BTW Eunice was not here this morning when we woke up and didn't turn up for two hours. She said she had gone out to buy me some Sobe drinks to replace all of the ones she broke yesterday. It doesn't take two hours to do this. Everyone I've spoken with pretty much thinks she went out to call her possible partner in crime who then must have said, "You go back there and keep tabs on things for me, besides if you leave now it will make you the main suspect." This probably explains why when I fired her, with two full weeks pay, she seemed almost relieved and happy. She tried to work up some tears but just couldn't manage it. I was the one who was sobbing.
When I looked at her driver's license I realized the address she had listed was a friggin' PO Box. Now I'm adding things up, putting bits and pieces of stories together, learning new things no one had bothered to tell me before, like the fact that she has a brother who is in jail somewhere near Palm Springs for armed, home invasion robberies, with special, added time for terrorizing and being extremely cruel to his victims. The jury saw all of this on a surveillance tape that he had been unaware of. Pretty aint it?
Also Esther remembered that Eunice had told her at one point that she thought my extremely sensitive and loving Beau was the kind of kid who would grow up and, "kill his mother." Then there was the day that Eunice took six hours to cash a check and no bothered to tell me that when she finally returned she told Irma and Esther that if I had anything to say to her about this I could, "Take this piece of shit job and shove it, because it's nothing to me and I can just get my things and walk out right now!" I've never ever known anyone who had two such incredibly distinct sides to their personality. It's more than scary and you were all right for having suggested I boot her out of here.

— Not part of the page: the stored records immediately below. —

Background: an optimization exercise with open tools, aiming at small area and a short achievable clock period. Do not read the settings as production practice.
Where RTL was checked, it was by simulation tests only, not by an equivalence proof against the original.
No activity file was given, so power comes from the tool's default toggle rates.

## north
==> module hard_drive_controller, before the edit <==
module hard_drive_controller (
  input  logic        clock,
  input  logic        reset_n,
  input  logic        request,
  input  logic        write_enable,
  input  logic [6:0]  track,
  input  logic [13:0] sector,
  input  logic [31:0] data_write,
  output logic        ready,
  output logic        done,
  output logic        error,
  output logic [31:0] data_read,
  output logic [6:0]  head_track
);
  logic        busy_q, ready_q, seek_q, acc1_q, acc2_q, done_q, err_q;
  logic [2:0]  seek_cnt;
  logic [2:0]  head_q;
  logic        lat_we;
  logic [2:0]  lat_track;
  logic [31:0] lat_data;
  logic        accept, out_of_range;
  logic [2:0]  seek_dist;
  assign ready_q      = ~(seek_q | acc1_q | acc2_q | done_q);
  assign accept       = ready_q & request;
  assign out_of_range = (|track[6:3]) | (|sector[13:4]);
  assign seek_dist         = (track[2:0] >= head_q) ? (track[2:0] - head_q) : (head_q - track[2:0]);
  assign ready      = ~busy_q;
  assign done       = done_q;
  assign error      = err_q;
  assign head_track = {4'b0000, head_q};
  always_ff @(posedge clock or negedge reset_n) begin
    if (!reset_n) begin
      busy_q   <= 1'b0;
      seek_q   <= 1'b0;
      acc1_q   <= 1'b0;
      acc2_q   <= 1'b0;
      done_q   <= 1'b0;
      err_q    <= 1'b0;
      seek_cnt <= '0;
      head_q   <= '0;
    end else begin
      acc2_q <= acc1_q;
      done_q <= acc2_q | (accept & out_of_range);
      if (accept) begin
        busy_q   <= 1'b1;
        err_q    <= out_of_range;
        seek_q   <= ~out_of_range & (seek_dist != 3'd0);
        acc1_q   <= ~out_of_range & (seek_dist == 3'd0);
        seek_cnt <= seek_dist;
      end else begin
        if (done_q) busy_q <= 1'b0;
        if (seek_q) begin
          seek_cnt <= seek_cnt - 3'd1;
          if (seek_cnt == 3'd1) begin
            seek_q <= 1'b0;
            head_q <= lat_track;
          end
        end
        acc1_q <= seek_q & (seek_cnt == 3'd1);
      end
    end
  end
  always_ff @(posedge clock) begin
    if (ready_q) begin
      lat_we   <= write_enable;
      lat_track <= track[2:0];
      lat_data <= data_write;
    end
  end
  localparam int NR = 43;
  logic [1:0]  ph3;          
  logic        ph2;          
  logic [31:0] rp0 [NR];
  logic [31:0] rp1 [NR];
  logic [31:0] rp2 [NR-1];
  always_ff @(posedge clock) begin
    ph3 <= (ph3 == 2'd2 || ph3 == 2'd3) ? 2'd0 : ph3 + 2'd1;
    ph2 <= ~ph2;
  end
  logic [2:0] ph3_oh;
  assign ph3_oh = {ph3 == 2'd2, ph3 == 2'd1, ph3 == 2'd0};
  for (genvar k = 0; k < NR; k++) begin : g_ring
    logic we;
    assign we = we_now[k] | (we_pend & pend_ring[k]);
    if (k < NR - 1) begin : g3
      always_ff @(posedge clock) begin
        rp1[k] <= rp0[k];
        rp2[k] <= rp1[k];
        rp0[k] <= we ? ~pend_data_n : rp2[k];
      end
    end else begin : g2
      always_ff @(posedge clock) begin
        rp1[k] <= rp0[k];
        rp0[k] <= we ? ~pend_data_n : rp1[k];
      end
    end
  end
  logic [NR-1:0] rd_ring;
  logic [2:0]    rd_pos3;
  logic [1:0]    rd_pos2;
  logic [6:0]    in_idx;
  logic [NR-1:0] in_ring;
  logic [2:0]    in_slot3;
  assign in_idx = {track[2:0], sector[3:0]};
  always_comb begin
    in_ring  = '0;
    in_slot3 = '0;
    for (int a = 0; a < 126; a++)
      if (in_idx == 7'(a)) begin
        in_ring[a / 3]   = 1'b1;
        in_slot3[a % 3]  = 1'b1;
      end
    if (in_idx[6:1] == 6'd63) in_ring[NR-1] = 1'b1;
  end
  logic [2:0] nx_pos3;
  always_comb
    for (int p = 0; p < 3; p++)
      nx_pos3[p] = (ph3_oh[0] & in_slot3[(p + 2) % 3]) |
                   (ph3_oh[1] & in_slot3[(p + 1) % 3]) |
                   (ph3_oh[2] & in_slot3[p]);
  always_ff @(posedge clock) begin
    if (ready_q) begin
      rd_ring <= in_ring;
      rd_pos3 <= nx_pos3;
      rd_pos2 <= (in_idx[0] ^ ~ph2) ? 2'b10 : 2'b01;
    end else begin
      rd_pos3 <= {rd_pos3[1:0], rd_pos3[2]};
      rd_pos2 <= {rd_pos2[0], rd_pos2[1]};
    end
  end
  logic          pend_v;       
  logic [1:0]    pend_t;       
  logic [NR-1:0] pend_ring;
  logic [31:0]   pend_data_n;  
  logic          wr_now, last_now;
  assign wr_now   = acc2_q & lat_we;
  assign last_now = rd_ring[NR-1] ? rd_pos2[1] : rd_pos3[2];
  logic          pend_v_nx;
  logic [1:0]    pend_t_nx;
  assign pend_v_nx = (wr_now & ~last_now) | (pend_v & pend_t[1]);
  assign pend_t_nx = (wr_now & ~last_now) ? ((rd_ring[NR-1] | rd_pos3[1]) ? 2'b01 : 2'b10)
                                          : {1'b0, pend_t[1]};
  always_ff @(posedge clock) begin
    pend_v      <= pend_v_nx;
    pend_t      <= pend_t_nx;
    pend_ring   <= rd_ring;
    pend_data_n <= ~lat_data;
  end
  logic [NR-1:0] we_now;
  logic          we_pend;
  always_ff @(posedge clock or negedge reset_n) begin
    if (!reset_n) we_now <= '0;
    else          we_now <= {NR{acc1_q & lat_we & (rd_ring[NR-1] ? rd_pos2[0] : rd_pos3[1])}} & rd_ring;
  end
  always_ff @(posedge clock) we_pend <= pend_v_nx & pend_t_nx[0];
  logic        p0, p2;
  logic [31:0] rd01, rd_stage;
  assign p0 = rd_ring[NR-1] ? rd_pos2[0] : rd_pos3[0];
  assign p2 = ~rd_ring[NR-1] & rd_pos3[2];
  logic [NR-1:0] sel_a, sel_b;   
  assign sel_a = rd_ring & {NR{p0}};
  assign sel_b = rd_ring & {NR{~p0}};
  always_comb begin
    rd01 = '0;
    for (int k = 0; k < NR; k++)
      rd01 = rd01 | ({32{sel_a[k]}} & rp0[k]) | ({32{sel_b[k]}} & rp1[k]);
  end
  always_ff @(posedge clock) rd_stage <= rd01;
  always_ff @(posedge clock or negedge reset_n) begin
    if (!reset_n)                data_read <= '0;
    else if (acc2_q && !lat_we)  data_read <= p2 ? rd_stage : rd01;
  end
endmodule
export LEC_CHECK = 0
export CAP_MARGIN = 10
export CORE_MARGIN = 2
export CORE_UTILIZATION = 55
export CTS_CLUSTER_DIAMETER = 80
export CTS_CLUSTER_SIZE = 30
export SETUP_SLACK_MARGIN = 3.0
export SLEW_MARGIN = 20
create_clock -name core_clock -period 5.5 [get_ports {clock}]
run.sh (not shown) runs the stock make flow with config.mk's settings and CLKGATE_MAP_FILE= SYNTH_SCRIPT=/design/flow/synth_recipe.tcl, a recipe that flattens the netlist after the stock synthesis.
Here is what was changed in the inputs of south compared with north.
-- flow/design.v --
<<< north, line 155
  always_ff @(posedge clock) we_pend <= pend_v_nx & pend_t_nx[0];
  logic        p0, p2;
  logic [31:0] rd01, rd_stage;
  assign p0 = rd_ring[NR-1] ? rd_pos2[0] : rd_pos3[0];
  assign p2 = ~rd_ring[NR-1] & rd_pos3[2];
  logic [NR-1:0] sel_a, sel_b;   
  assign sel_a = rd_ring & {NR{p0}};
  assign sel_b = rd_ring & {NR{~p0}};
  always_comb begin
    rd01 = '0;
    for (int k = 0; k < NR; k++)
      rd01 = rd01 | ({32{sel_a[k]}} & rp0[k]) | ({32{sel_b[k]}} & rp1[k]);
  end
  always_ff @(posedge clock) rd_stage <= rd01;
>>> south, line 155
  always_ff @(posedge clock) we_pend <= pend_v_nx & pend_t_nx[0];
  logic        p0, p2;
  logic [31:0] rd_a, rd_b, rd01, rd_stage;
  assign p0 = rd_ring[NR-1] ? rd_pos2[0] : rd_pos3[0];
  assign p2 = ~rd_ring[NR-1] & rd_pos3[2];
  always_comb begin
    rd_a = '0;
    rd_b = '0;
    for (int k = 0; k < NR; k++) begin
      rd_a = rd_a | ({32{rd_ring[k]}} & rp0[k]);
      rd_b = rd_b | ({32{rd_ring[k]}} & rp1[k]);
    end
    rd01 = p0 ? rd_a : rd_b;
  end
  always_ff @(posedge clock) rd_stage <= rd01;
--- outcome ---
From north to south the numbers moved as follows: ratio of total power to cell area has increased, max-slew violation count has remained practically unchanged.
In south, the final non-filler cell area came out 3500 um2 below the value in north.
Setup slack came out higher on south than on north.
Measured against north, the non-clock buffer instance count of the final layout of south comes out at 0.76 times the reference value.
Compared south vs north, and reported net switching power is down in south.
Compared with north, in south layout filler cell count now smaller; I/O pin count comparable.
The RTL of north was laid out without a check of its function.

Nevertheless it was hard to do, to look into her lovely face and tell her that it was all over and that she needed to get her stuff and go. I so suck at letting people go. Thank God I was able to do this now before she burrowed in any deeper.
I was only able to speak with the detective very briefly on the phone today. I was so paranoid I made him give me phone numbers to call to verify he was indeed who he said he was and I made him give me details from the report I gave this morning that only the police would have and still I didn't trust him -- he sounded too much like the guy who had called the night before. I'll speak with him some more tomorrow.

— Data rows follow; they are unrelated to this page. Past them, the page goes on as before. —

This is an optimization exercise on Yosys and OpenROAD, whose aim is small area and a short achievable clock period, not a production implementation. The RTL was checked by simulation tests, not by an equivalence proof against the original design. Power and IR drop assume default switching activity.

==> flow/design.v <==
`default_nettype none
module position_ledger #(
    parameter int SYMBOL_WIDTH = 32,
    parameter int VOLUME_WIDTH = 32,
    parameter int POS_WIDTH    = 48,
    parameter int NUM_SLOTS    = 16,
    parameter int SLOT_W       = $clog2(NUM_SLOTS)
) (
    input  wire logic                    clk,
    input  wire logic                    rst_n,
    input  wire logic                    upd_valid,
    input  wire logic [SYMBOL_WIDTH-1:0] upd_symbol,
    input  wire logic [VOLUME_WIDTH-1:0] upd_quantity,
    input  wire logic                    upd_side,
    input  wire logic [POS_WIDTH-2:0]    pos_limit,
    input  wire logic                    clear,
    input  wire logic                    qry_valid,
    input  wire logic [SYMBOL_WIDTH-1:0] qry_symbol,
    output logic                         qry_resp_valid,
    output logic                         qry_found,
    output logic [POS_WIDTH-1:0]         qry_position,
    output logic                         rpt_valid,
    output logic [SYMBOL_WIDTH-1:0]      rpt_symbol,
    output logic [POS_WIDTH-1:0]         rpt_position,
    output logic [SLOT_W-1:0]            rpt_slot,
    output logic                         rpt_breach,
    output logic                         table_full,
    output logic [SLOT_W:0]              used_slots,
    output logic [31:0]                  drop_count,
    output logic [31:0]                  breach_count
);
    localparam logic [POS_WIDTH-1:0] P_MAX = {1'b0, {(POS_WIDTH-1){1'b1}}};
    localparam logic [POS_WIDTH-1:0] N_MAX = {1'b1, {(POS_WIDTH-2){1'b0}}, 1'b1};
    logic [SYMBOL_WIDTH-1:0] sym_q [NUM_SLOTS];
    logic [POS_WIDTH-1:0]    pos_q [NUM_SLOTS];
    logic [SLOT_W:0]         used_q;
    logic                    s1_valid_q;
    logic [SYMBOL_WIDTH-1:0] s1_symbol_q;
    logic [VOLUME_WIDTH-1:0] s1_qty_q;       
    logic                    s1_side_q;
    logic [NUM_SLOTS-1:0]    s1_match_q;
    logic [POS_WIDTH-1:0]    s1_base_q;      
    logic                    rpt_valid_q, rpt_breach_q;
    logic [SYMBOL_WIDTH-1:0] rpt_symbol_q;
    logic [POS_WIDTH-1:0]    rpt_position_q;
    logic [SLOT_W-1:0]       rpt_slot_q;
    logic                    qry_resp_valid_q, qry_found_q;
    logic [POS_WIDTH-1:0]    qry_position_q;
    logic [31:0]             drop_q, breach_cnt_q;
    logic [NUM_SLOTS-1:0]    valid, first_free, upd_m, qry_m, match_d, pos_we;
    logic                    full, hit, write_en, alloc, drop, breach, eq_s1, q_found;
    logic [SLOT_W-1:0]       hit_idx, wr_idx;
    logic [POS_WIDTH-1:0]    base, base_d, new_pos, q_pos;
    logic [POS_WIDTH:0]      sum;
    logic                    ovf_pos, ovf_neg, low_eq, lo_c;
    logic [VOLUME_WIDTH+1:0] lo_sum;
    logic [POS_WIDTH-VOLUME_WIDTH:0] hi_a, hi_p1, hi_m1, hi_sum;
    localparam int EXT_W = POS_WIDTH + 2;
    logic [EXT_W-1:0]        op_a, op_q, lim_n, lim_p, gt_s, gt_c, gt_x, lt_s, lt_c, lt_x;
    assign full = used_q[SLOT_W];
    always_comb begin
        for (int i = 0; i < NUM_SLOTS; i++) begin
            valid[i]      = used_q > (SLOT_W+1)'(i);
            first_free[i] = used_q == (SLOT_W+1)'(i);
            upd_m[i]      = valid[i] && (sym_q[i] == upd_symbol);
            qry_m[i]      = valid[i] && (sym_q[i] == qry_symbol);
        end
    end
    always_comb begin
        hit      = s1_valid_q && (|s1_match_q);
        write_en = s1_valid_q && (hit || !full) && !clear;
        alloc    = s1_valid_q && !hit && !full && !clear;
        drop     = s1_valid_q && !hit && full && !clear;
        base     = s1_base_q;
        hit_idx  = '0;
        for (int i = 0; i < NUM_SLOTS; i++) begin
            hit_idx = hit_idx | (s1_match_q[i] ? SLOT_W'(i) : '0);
            pos_we[i] = (s1_valid_q && s1_match_q[i]) || first_free[i];
        end
        wr_idx = hit ? hit_idx : used_q[SLOT_W-1:0];
        lo_sum  = {1'b0, base[VOLUME_WIDTH-1:0], 1'b1} + {1'b0, s1_qty_q, s1_side_q};
        lo_c    = lo_sum[VOLUME_WIDTH+1];
        hi_a    = {base[POS_WIDTH-1], base[POS_WIDTH-1:VOLUME_WIDTH]};
        hi_p1   = hi_a + 1'b1;
        hi_m1   = hi_a - 1'b1;
        if (lo_c && !s1_side_q)      hi_sum = hi_p1;
        else if (!lo_c && s1_side_q) hi_sum = hi_m1;
        else                         hi_sum = hi_a;
        sum     = {hi_sum, lo_sum[VOLUME_WIDTH:1]};
        low_eq  = (base[POS_WIDTH-2:0] == {{(POS_WIDTH-1-VOLUME_WIDTH){1'b0}}, ~s1_qty_q});
        ovf_pos = !sum[POS_WIDTH] && sum[POS_WIDTH-1];
        ovf_neg = s1_side_q && sum[POS_WIDTH] && (!sum[POS_WIDTH-1] || low_eq);
        new_pos = ovf_pos ? P_MAX : (ovf_neg ? N_MAX : sum[POS_WIDTH-1:0]);
        op_a    = {{(EXT_W-POS_WIDTH){base[POS_WIDTH-1]}}, base};
        op_q    = {{(EXT_W-VOLUME_WIDTH){s1_side_q}}, s1_qty_q};
        lim_n   = ~{{(EXT_W-POS_WIDTH+1){1'b0}}, pos_limit};
        lim_p   = {{(EXT_W-POS_WIDTH+1){1'b0}}, pos_limit};
        gt_s    = op_a ^ op_q ^ lim_n;
        gt_c    = (op_a & op_q) | (op_a & lim_n) | (op_q & lim_n);
        gt_x    = gt_s + {gt_c[EXT_W-2:0], s1_side_q};
        lt_s    = op_a ^ op_q ^ lim_p;
        lt_c    = (op_a & op_q) | (op_a & lim_p) | (op_q & lim_p);
        lt_x    = lt_s + {lt_c[EXT_W-2:0], s1_side_q};
        breach  = (!gt_x[EXT_W-1] || lt_x[EXT_W-1]) && !((ovf_pos || ovf_neg) && (&pos_limit));
    end
    always_comb begin
        eq_s1   = (upd_symbol == s1_symbol_q);
        match_d = upd_m | ((alloc && eq_s1) ? first_free : '0);
        base_d  = '0;
        for (int i = 0; i < NUM_SLOTS; i++)
            base_d = base_d | (upd_m[i] ? pos_q[i] : '0);
        if (write_en && eq_s1) base_d = new_pos;
    end
    always_comb begin
        q_found = |qry_m;
        q_pos   = '0;
        for (int i = 0; i < NUM_SLOTS; i++)
            q_pos = q_pos | (qry_m[i] ? pos_q[i] : '0);
    end
    always_ff @(posedge clk) begin
        for (int i = 0; i < NUM_SLOTS; i++) begin
            if (first_free[i]) sym_q[i] <= s1_symbol_q;
            if (pos_we[i])     pos_q[i] <= new_pos;
        end
    end
    always_ff @(posedge clk) begin
        s1_symbol_q <= upd_symbol;
        s1_qty_q    <= upd_quantity ^ {VOLUME_WIDTH{upd_side}};
        s1_side_q   <= upd_side;
        s1_match_q  <= match_d;
        s1_base_q   <= base_d;
    end
    always_ff @(posedge clk or negedge rst_n) begin
        if (!rst_n) begin
            s1_valid_q       <= 1'b0;
            used_q           <= '0;
            rpt_valid_q      <= 1'b0;
            rpt_symbol_q     <= '0;
            rpt_position_q   <= '0;
            rpt_slot_q       <= '0;
            rpt_breach_q     <= 1'b0;
            qry_resp_valid_q <= 1'b0;
            qry_found_q      <= 1'b0;
            qry_position_q   <= '0;
            drop_q           <= '0;
            breach_cnt_q     <= '0;
        end else begin
            s1_valid_q       <= upd_valid && !clear;
            used_q           <= clear ? '0 : used_q + (SLOT_W+1)'(alloc);
            rpt_valid_q      <= write_en;
            qry_resp_valid_q <= qry_valid && !clear;
            if (write_en) begin
                rpt_symbol_q   <= s1_symbol_q;
                rpt_position_q <= new_pos;
                rpt_slot_q     <= wr_idx;
                rpt_breach_q   <= breach;
            end
            if (qry_valid && !clear) begin
                qry_found_q    <= q_found;
                qry_position_q <= q_pos;
            end
            if (drop && (drop_q != 32'hFFFF_FFFF))
                drop_q <= drop_q + 32'd1;
            if (write_en && breach && (breach_cnt_q != 32'hFFFF_FFFF))
                breach_cnt_q <= breach_cnt_q + 32'd1;
        end
    end
    assign rpt_valid      = rpt_valid_q;
    assign rpt_symbol     = rpt_symbol_q;
    assign rpt_position   = rpt_position_q;
    assign rpt_slot       = rpt_slot_q;
    assign rpt_breach     = rpt_breach_q;
    assign qry_resp_valid = qry_resp_valid_q;
    assign qry_found      = qry_found_q;
    assign qry_position   = qry_position_q;
    assign used_slots     = used_q;
    assign table_full     = full;
    assign drop_count     = drop_q;
    assign breach_count   = breach_cnt_q;
endmodule
`default_nettype wire
Settings: LEC_CHECK=0, CAP_MARGIN=20, CORE_MARGIN=2, CORE_UTILIZATION=40, SETUP_SLACK_MARGIN=5, SLEW_MARGIN=20; clock period 13.0 ns.
standard.sh (not shown) runs the stock make flow with config.mk's settings and CLKGATE_MAP_FILE= SYNTH_SCRIPT=/design/flow/synth_recipe.tcl, a recipe that flattens the netlist after the stock synthesis.
==> flow/flow/run.sh <==
#!/bin/bash
set -euo pipefail
sed -E 's/SETUP_SLACK_MARGIN=[^ ]+/SETUP_SLACK_MARGIN=8.3/' standard.sh > standard_tight.sh
grep -q 'SETUP_SLACK_MARGIN=8.3' standard_tight.sh
bash standard_tight.sh > make_finish.log 2>&1
==> next run, changes <==
==> flow/flow/run.sh (replaced) <==
#!/bin/bash
set -euo pipefail
MARGIN=8.3
EXTRA="MATCH_CELL_FOOTPRINT=0 'BUFFER_PORTS_ARGS=-buffer_cell sky130_fd_sc_hd__buf_2' 'CTS_ARGS=-sink_clustering_enable -repair_clock_nets -dont_use_dummy_load -buf_list sky130_fd_sc_hd__clkbuf_8'"
sed -E \
  -e "s/SETUP_SLACK_MARGIN=[^ ']+/SETUP_SLACK_MARGIN=${MARGIN}/" \
  -e "s/\"\\$\\{@:-finish\\}\"/${EXTRA} \"\${@:-finish}\"/" \
  standard.sh > standard_tight.sh
grep -q "SETUP_SLACK_MARGIN=${MARGIN}" standard_tight.sh
grep -q "dont_use_dummy_load" standard_tight.sh
bash standard_tight.sh > make_finish.log 2>&1
- CORE_UTILIZATION: 40 -> 50
The new run ran to the end with no violations; critical path depth rose by 1; worst hold slack degrades by 9.8 ps; fmax rose by 1.9%; register-to-register slack degrades by 100 ps; combinational power fell by 22%; clock power fell by 25%; synthesized area stays the same; setup slack improves by 97 ps; die area fell by 20%; via count fell by 9.7%; design area fell by 13%.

The police are tracing the calls made to me last night and have put a tap on my line and want to be here Thursday morning just in case Mr. I Love Cats Too, decides to make good on his threat and call. I'm guessing Eunice has already told him the good news and he won't be making that call. This is my best case scenario, the one I'm hoping for, that they will just go away realizing they were lucky to have received a thousand dollars and no jail time for what they did.
Beau didn't go to school today because he spent all night worrying about the cats. When Eunice left she hugged me and said, "I am so sorry, I should be crying too but I cannot get to my feelings, they are so deep inside." I want to paint her badly, make her the bad guy, but I am still not a thousand percent certain that she did any of this on purpose, even though everyone close to the situation is convinced that she was in on it from the beginning.
For now I just want to take this one minute at a time and go lock my bedroom door because every little bark from the dogs outside, every little bump or sound that the cats are making downstairs, is making me jump out of my skin with fear that home invasion robbers are stealthily making their way up my stairs as we speak, or well, as I write.
I love all of you so so much. Thank you again and again, as always, for caring about us!!!!!